Editorial
¿Correr hacia salvavidas porque RD se hundirá?
El costo para la sociedad: que la lucha política seguirá pareciendo una mascarada que no busca respaldo con ofertas de soluciones concretas y comprobables sino con descalificaciones al rival.

Editorial
No podría tener mucha confianza en el futuro el receptor de informaciones que solo pusiera oídos a la narrativa catastrofista de liderazgos unidireccionales que describen al país al borde del naufragio en busca de capital político con énfasis en valoraciones exclusivamente negativas sobre quienes dirigen la nave común que es la República. Por lo regular denuestan –con contadas excepciones- sin tomarse el trabajo de invocar cifras básicas de absoluto crédito sobre el curso de la economía y las ejecutorias de Estado que reflejen con propiedad la realidad al margen de retóricas de ocasión y limitado objetivo electorero. Sus estridentes críticas suelen pecar de hiperbólicas y generalizadoras. Mientras su franqueza no incluya capacidad de reconocer luces en los destinos nacionales -quizás limitadas- pero reconocidas por entes locales e internacionales situados al margen de intereses partidarios amorfos y sin ideologías, sus estrategias para lograr primacía sobre la opinión pública podría darles resultados como herramientas de seducción sobre masas sin destreza analítica. El costo para la sociedad: que la lucha política seguirá pareciendo una mascarada que no busca respaldo con ofertas de soluciones concretas y comprobables sino con descalificaciones al rival. Con discursos y exposiciones que desde ya ponen énfasis en demostrar que los demás competidores en busca del poder solo servirían para echarlos al zafacón. Se augura la insistencia en conquistar voluntades -como se hace desde antes de llegar a la campaña electoral- sin articular ofertas que garanticen un manejo eficiente de la cosa pública; sino con el arte de la descalificación temprana. A la emisión de críticas basadas en adjetivos totalizadores sobre “lo malo que son los otros” seguiría, como para cuatrienios anteriores, la abundancia de ofertas de soluciones mágicas y rápidas a problemas estructurales y complejos.

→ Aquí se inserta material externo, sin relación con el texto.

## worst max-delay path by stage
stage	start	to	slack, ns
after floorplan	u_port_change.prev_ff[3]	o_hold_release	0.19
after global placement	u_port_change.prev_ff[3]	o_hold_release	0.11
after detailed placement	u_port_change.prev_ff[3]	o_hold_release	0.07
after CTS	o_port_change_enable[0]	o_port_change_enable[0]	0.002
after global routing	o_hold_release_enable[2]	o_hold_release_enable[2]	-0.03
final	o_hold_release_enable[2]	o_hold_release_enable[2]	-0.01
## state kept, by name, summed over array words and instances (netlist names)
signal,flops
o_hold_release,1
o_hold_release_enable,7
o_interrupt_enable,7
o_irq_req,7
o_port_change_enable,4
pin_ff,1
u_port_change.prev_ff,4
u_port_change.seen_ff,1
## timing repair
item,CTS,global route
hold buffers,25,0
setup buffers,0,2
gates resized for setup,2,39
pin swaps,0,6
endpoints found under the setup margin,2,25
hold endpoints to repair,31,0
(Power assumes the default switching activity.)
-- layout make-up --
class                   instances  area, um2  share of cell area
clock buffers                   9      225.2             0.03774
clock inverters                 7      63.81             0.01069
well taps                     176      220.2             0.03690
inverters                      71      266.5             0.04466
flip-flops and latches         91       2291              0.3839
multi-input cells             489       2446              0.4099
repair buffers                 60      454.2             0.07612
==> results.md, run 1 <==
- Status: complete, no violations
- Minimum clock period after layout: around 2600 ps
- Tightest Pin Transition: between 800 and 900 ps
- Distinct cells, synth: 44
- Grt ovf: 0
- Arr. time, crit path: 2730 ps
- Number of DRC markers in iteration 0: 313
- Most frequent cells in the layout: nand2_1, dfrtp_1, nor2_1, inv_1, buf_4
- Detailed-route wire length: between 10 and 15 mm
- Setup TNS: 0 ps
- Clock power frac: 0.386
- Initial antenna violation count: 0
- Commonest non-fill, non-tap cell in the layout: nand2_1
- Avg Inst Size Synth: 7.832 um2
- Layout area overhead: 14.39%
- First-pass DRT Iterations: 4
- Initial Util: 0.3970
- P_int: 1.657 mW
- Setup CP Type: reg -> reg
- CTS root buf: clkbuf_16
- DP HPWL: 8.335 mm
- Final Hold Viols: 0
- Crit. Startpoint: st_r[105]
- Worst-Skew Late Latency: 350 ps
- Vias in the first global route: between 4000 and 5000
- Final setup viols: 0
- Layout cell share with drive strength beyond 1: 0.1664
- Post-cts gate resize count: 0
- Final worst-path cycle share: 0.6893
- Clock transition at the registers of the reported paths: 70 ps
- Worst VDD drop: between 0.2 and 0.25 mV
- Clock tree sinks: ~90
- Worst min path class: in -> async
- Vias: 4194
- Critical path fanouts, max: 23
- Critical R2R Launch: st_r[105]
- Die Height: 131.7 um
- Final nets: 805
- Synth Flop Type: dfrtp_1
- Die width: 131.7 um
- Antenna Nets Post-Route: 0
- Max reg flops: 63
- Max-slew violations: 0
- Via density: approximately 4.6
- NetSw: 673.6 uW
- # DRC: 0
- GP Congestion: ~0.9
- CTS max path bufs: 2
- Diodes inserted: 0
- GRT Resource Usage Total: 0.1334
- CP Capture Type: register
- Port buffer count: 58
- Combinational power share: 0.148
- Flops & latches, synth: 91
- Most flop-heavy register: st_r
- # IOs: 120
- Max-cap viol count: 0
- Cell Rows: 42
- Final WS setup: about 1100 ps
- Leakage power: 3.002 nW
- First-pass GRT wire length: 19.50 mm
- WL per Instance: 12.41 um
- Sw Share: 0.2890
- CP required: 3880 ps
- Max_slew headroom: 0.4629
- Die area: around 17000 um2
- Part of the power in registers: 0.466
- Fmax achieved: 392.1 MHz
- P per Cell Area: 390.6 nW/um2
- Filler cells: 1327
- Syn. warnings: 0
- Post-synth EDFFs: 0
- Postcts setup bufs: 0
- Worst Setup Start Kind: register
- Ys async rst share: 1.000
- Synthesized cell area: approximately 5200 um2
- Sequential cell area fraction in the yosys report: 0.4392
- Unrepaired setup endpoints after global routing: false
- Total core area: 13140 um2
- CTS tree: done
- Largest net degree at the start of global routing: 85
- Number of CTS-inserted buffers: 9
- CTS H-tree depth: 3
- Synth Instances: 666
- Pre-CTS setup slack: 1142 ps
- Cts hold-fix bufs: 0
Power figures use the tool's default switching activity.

Es decir: el proceder partidario que finalmente defrauda a los electores que terminan echando en un mismo saco a las dirigencias tradicionales y abren espacio a mesiánicos aspirantes que emergen con adhesiones a los radicalismos, de izquierda o de derecha, que ya tienen terreno ganado en otras geografías. ¡Ahí sí es verdad que la pintura es dura!